What are the mechanisms maintaining the mucosal compartmentation? CBir1 Tg T cells proliferate in response to oral CBir1 flagellin when adoptively transferred into IgA−/− mice, polymeric immunoglobulin receptor (pIgR)−/− mice (which have normal systemic IgA and IgM, but no secretory IgA or IgM), as well as TCRβxδ−/− mice (which have low levels of CBir1 flagellin-specific secretory IgA), demonstrating a critical role of antigen-specific intestinal IgA in control of systemic CD4+ T-cell responses to commensal bacterial antigens by immune exclusion. IgA specific for enteric antigens is produced with the aid of dendritic cells (DCs) that sample live bacteria at various mucosal sites, including Peyer's patches and lamina propria.7, 16, 17 These bacteria-loaded DCs induce B-cell differentiation into IgA+ plasma cells in a T cell-dependent or -independent manner, and these B cells then home from lymphoid structures to the lamina propria and secrete dimeric IgA that is transcytosed across the epithelial cell layer through a process mediated by pIgR.6, 18, 19 Secreted IgA binds to luminal bacteria, limiting attachment to the intestinal epithelial surface and precluding the penetration of bacteria and their components across the gut epithelium.6, 20 Meanwhile, DCs harboring live commensal bacteria are restricted to the mucosal immune compartments by mesenteric lymph nodes, which prevent the bacteria from entering systemic secondary lymphoid tissues.7 With these non-overlapping immune exclusion mechanisms, the host innate immune system can efficiently sample the luminal microbial contents or invading organisms and induce relevant protective adaptive immune responses within the intestinal mucosa to enteric bacteria.
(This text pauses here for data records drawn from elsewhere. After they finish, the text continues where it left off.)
==> src/accelerator_matrix_fixed_cfg.svh <==
`ifndef ACCELERATOR_MATRIX_FIXED_CFG_SVH
`define ACCELERATOR_MATRIX_FIXED_CFG_SVH

////////////////////////////////////////
// Datapath widths
////////////////////////////////////////

// One signed fixed-point element
// Fraction point position is a caller convention only
`define DATA_SIZE 32

////////////////////////////////////////
// Loop control widths
////////////////////////////////////////

// Size and index fields
// Four bits cover matrices up to 15 by 15
`define CONTROL_SIZE 4

`endif

==> src/accelerator_matrix_fixed_pkg.sv <==
`default_nettype none

`include "accelerator_matrix_fixed_cfg.svh"

package accelerator_matrix_fixed_pkg;

  ////////////////////////////////////////
  // Element and index types
  ////////////////////////////////////////

  // Signed fixed-point word
  typedef logic signed [`DATA_SIZE-1:0] fixed_t;

  // Row or column index, also used for sizes
  typedef logic [`CONTROL_SIZE-1:0] index_t;

  // Operation select, latched at START
  typedef enum logic {
    FIXED_ADD = 1'b0,  // A + B
    FIXED_SUB = 1'b1   // A - B
  } fixed_op_t;

  ////////////////////////////////////////
  // Saturation limits
  ////////////////////////////////////////

  localparam fixed_t FIXED_MAX = {1'b0, {(`DATA_SIZE-1){1'b1}}};
  localparam fixed_t FIXED_MIN = {1'b1, {(`DATA_SIZE-1){1'b0}}};

endpackage

`default_nettype wire

==> src/accelerator_matrix_fixed_if.sv <==
`default_nettype none

////////////////////////////////////////
// Loader to adder
////////////////////////////////////////

interface matrix_pair_if;

  // One-cycle pulse per element pair, no ready
  logic                                  valid;
  // Operands
  accelerator_matrix_fixed_pkg::fixed_t    a;
  accelerator_matrix_fixed_pkg::fixed_t    b;
  // Operation latched at START
  accelerator_matrix_fixed_pkg::fixed_op_t op;
  // Column index at SIZE_J - 1
  logic                                  row_end;
  // Row end on the final row
  logic                                  last;

  modport source(output valid, a, b, op, row_end, last);
  modport sink(input valid, a, b, op, row_end, last);

endinterface
File: src/hdl/soc_params.svh
// Address map, boot memory size and pad timing, included by the fabric RTL and the testbench
`ifndef SOC_PARAMS_SVH
`define SOC_PARAMS_SVH

// Boot memory, 4 KiB window
`define BOOT_BASE 32'h0201_0000
`define BOOT_ADDR_BITS 12
`define BOOT_DEPTH_WORDS 1024

// Game controller reader, one word
`define CONT_BASE 32'h0200_0200
`define CONT_ADDR_BITS 2

// System cycle counter, low and high word
`define SCLK_BASE 32'h0200_0300
`define SCLK_ADDR_BITS 3

// Pad tick every 2**9 system clocks
`define CONT_TICK_DIV_BITS 9

// Bits shifted out per pad and frame
`define CONT_BUTTONS 8

`endif

File: src/hdl/soc_pkg.sv
// AXI-Lite channel payloads and slave select codes, imported by every fabric module
package soc_pkg;

	typedef enum logic [1:0] {
		OKAY = 2'd0,
		SLVERR = 2'd2,
		DECERR = 2'd3
	} axil_resp_e;

	// Decoder target, SEL_NONE answers with DECERR
	typedef enum logic [1:0] {
		SEL_BOOT,
		SEL_CONT,
		SEL_SCLK,
		SEL_NONE
	} slave_sel_e;

	// AW and AR payload
	typedef struct packed {
		logic [31:0] addr;
		logic [2:0] prot;
	} axil_addr_t;

	typedef struct packed {
		logic [31:0] data;
		logic [3:0] strb;
	} axil_wdata_t;

	typedef struct packed {
		logic [31:0] data;
		axil_resp_e resp;
	} axil_rdata_t;

endpackage
### src/hdl/soc_params.svh
// Address map, boot memory size and pad timing, included by the fabric RTL and the testbench
`ifndef SOC_PARAMS_SVH
`define SOC_PARAMS_SVH

// Boot memory, 4 KiB window
`define BOOT_BASE 32'h0201_0000
`define BOOT_ADDR_BITS 12
`define BOOT_DEPTH_WORDS 1024

// Game controller reader, one word
`define CONT_BASE 32'h0200_0200
`define CONT_ADDR_BITS 2

// System cycle counter, low and high word
`define SCLK_BASE 32'h0200_0300
`define SCLK_ADDR_BITS 3

// Pad tick every 2**9 system clocks
`define CONT_TICK_DIV_BITS 9

// Bits shifted out per pad and frame
`define CONT_BUTTONS 8

`endif

### src/hdl/soc_pkg.sv
// AXI-Lite channel payloads and slave select codes, imported by every fabric module
package soc_pkg;

	typedef enum logic [1:0] {
		OKAY = 2'd0,
		SLVERR = 2'd2,
		DECERR = 2'd3
	} axil_resp_e;

	// Decoder target, SEL_NONE answers with DECERR
	typedef enum logic [1:0] {
		SEL_BOOT,
		SEL_CONT,
		SEL_SCLK,
		SEL_NONE
	} slave_sel_e;

	// AW and AR payload
	typedef struct packed {
		logic [31:0] addr;
		logic [2:0] prot;
	} axil_addr_t;

	typedef struct packed {
		logic [31:0] data;
		logic [3:0] strb;
	} axil_wdata_t;

	typedef struct packed {
		logic [31:0] data;
		axil_resp_e resp;
	} axil_rdata_t;

endpackage

### src/hdl/controller_reader.sv
// Serial game pad reader slave, polls two pads every frame and returns both button bytes
`include "soc_params.svh"

module controller_reader (
	input logic clk_50mhz,
	input logic resetn,
	input soc_pkg::axil_addr_t aw,
	input logic awvalid,
	output logic awready,
	input soc_pkg::axil_wdata_t w,
	input logic wvalid,
	output logic wready,
	output soc_pkg::axil_resp_e b,
	output logic bvalid,
	input logic bready,
	input soc_pkg::axil_addr_t ar,
	input logic arvalid,
	output logic arready,
	output soc_pkg::axil_rdata_t r,
	output logic rvalid,
	input logic rready,
	output logic c1clock,
	output logic c1latch,
	output logic c2clock,
	output logic c2latch,
	input logic c1data,
	input logic c2data
);
	import soc_pkg::*;

	// Latch tick, two ticks per bit, then idle
	localparam int BIT_TICKS = 2 * `CONT_BUTTONS;
	localparam int FRAME_LAST = BIT_TICKS + 3;
	localparam int STEP_BITS = $clog2(FRAME_LAST + 1);

	logic [`CONT_TICK_DIV_BITS-1:0] div_cnt;
	logic [STEP_BITS-1:0] step, step_nxt;
	logic tick, clk_rise, latch_q, pclk_q;
	logic [1:0] pad_data;
	logic [1:0][`CONT_BUTTONS-1:0] shift_q, buttons_q;
	logic [31:0] rdata_q;

	assign tick = &div_cnt;
	assign pad_data = {c2data, c1data};
	assign step_nxt = (step == STEP_BITS'(FRAME_LAST)) ? '0 : step + 1'b1;
	// Even ticks of the bit window raise the pad clock
	assign clk_rise = step_nxt != '0 && step_nxt <= STEP_BITS'(BIT_TICKS) && !step_nxt[0];

	always_ff @(posedge clk_50mhz) begin
		if (!resetn) begin
			div_cnt <= '0;
			step <= STEP_BITS'(FRAME_LAST);
			latch_q <= 1'b0;
			pclk_q <= 1'b0;
			buttons_q <= '0;
		end else begin
			div_cnt <= div_cnt + 1'b1;
			if (tick) begin
				step <= step_nxt;
				latch_q <= step_nxt == '0;
				pclk_q <= clk_rise;
				if (step_nxt == STEP_BITS'(BIT_TICKS + 1))
					buttons_q <= shift_q;
			end
		end
	end

	// Sample before the pad shifts, pins are active low
	always_ff @(posedge clk_50mhz) begin
		if (tick && clk_rise) begin
			for (int p = 0; p < 2; p++)
				shift_q[p] <= {~pad_data[p], shift_q[p][`CONT_BUTTONS-1:1]};
		end
	end

	assign c1latch = latch_q;
	assign c2latch = latch_q;
	assign c1clock = pclk_q;
	assign c2clock = pclk_q;

	assign arready = arvalid && !rvalid;
	assign awready = awvalid && wvalid && !bvalid;
	assign wready = awready;

	always_ff @(posedge clk_50mhz) begin
		if (!resetn) begin
			rvalid <= 1'b0;
			bvalid <= 1'b0;
		end else begin
			if (arready)
				rvalid <= 1'b1;
			else if (rready)
				rvalid <= 1'b0;
			if (awready)
				bvalid <= 1'b1;
			else if (bready)
				bvalid <= 1'b0;
		end
	end

	// Pad 2 in the upper byte
	always_ff @(posedge clk_50mhz) begin
		if (arready)
			rdata_q <= 32'(buttons_q);
	end

	assign r = '{data: rdata_q, resp: OKAY};
	assign b = SLVERR;

	assert property (@(posedge clk_50mhz) disable iff (!resetn)
		(c1latch || c2latch) |-> !(c1clock || c2clock));

endmodule

### config.mk
export PLATFORM = sky130hd
export DESIGN_NAME = controller_reader
export DESIGN_NICKNAME = d
export VERILOG_FILES = /design/src/hdl/soc_pkg.sv /design/src/hdl/controller_reader.sv
export VERILOG_INCLUDE_DIRS = /design/src /design/src/hdl
export SDC_FILE = /design/constraint.sdc
export NUM_CORES = 1
export LEC_CHECK = 0
export ABC_AREA = 1
export BUFFER_PORTS_ARGS = -buffer_cell sky130_fd_sc_hd__buf_2
export CORE_UTILIZATION = 44
export CTS_CLUSTER_SIZE = 8
export DETAILED_ROUTE_END_ITERATION = 12
export PLACE_DENSITY = 0.85
export RECOVER_POWER = 25
export SLEW_MARGIN = 20
export SYNTH_ARGS = -nofsm -noshare
export SYNTH_HDL_FRONTEND = slang
export SYNTH_SLANG_ARGS = --single-unit
### constraint.sdc
create_clock -name clk_50mhz -period 2.95 [get_ports clk_50mhz]
set_clock_uncertainty 0.15 [all_clocks]
set_input_delay 0.295 -clock clk_50mhz [delete_from_list [all_inputs] [get_ports clk_50mhz]]
set_output_delay 0.295 -clock clk_50mhz [all_outputs]
set_load 0.01 [all_outputs]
This induction of mucosal immune responses is confined to the local mucosal sites, but the effects can be disseminated over the whole mucosal surface through recirculation and homing of primed B and T cells via the lymph and blood. Systemic immunity remains naïve (not tolerant) to commensal epitopes, which ensures prompt and robust systemic immune responses against bacterial infection.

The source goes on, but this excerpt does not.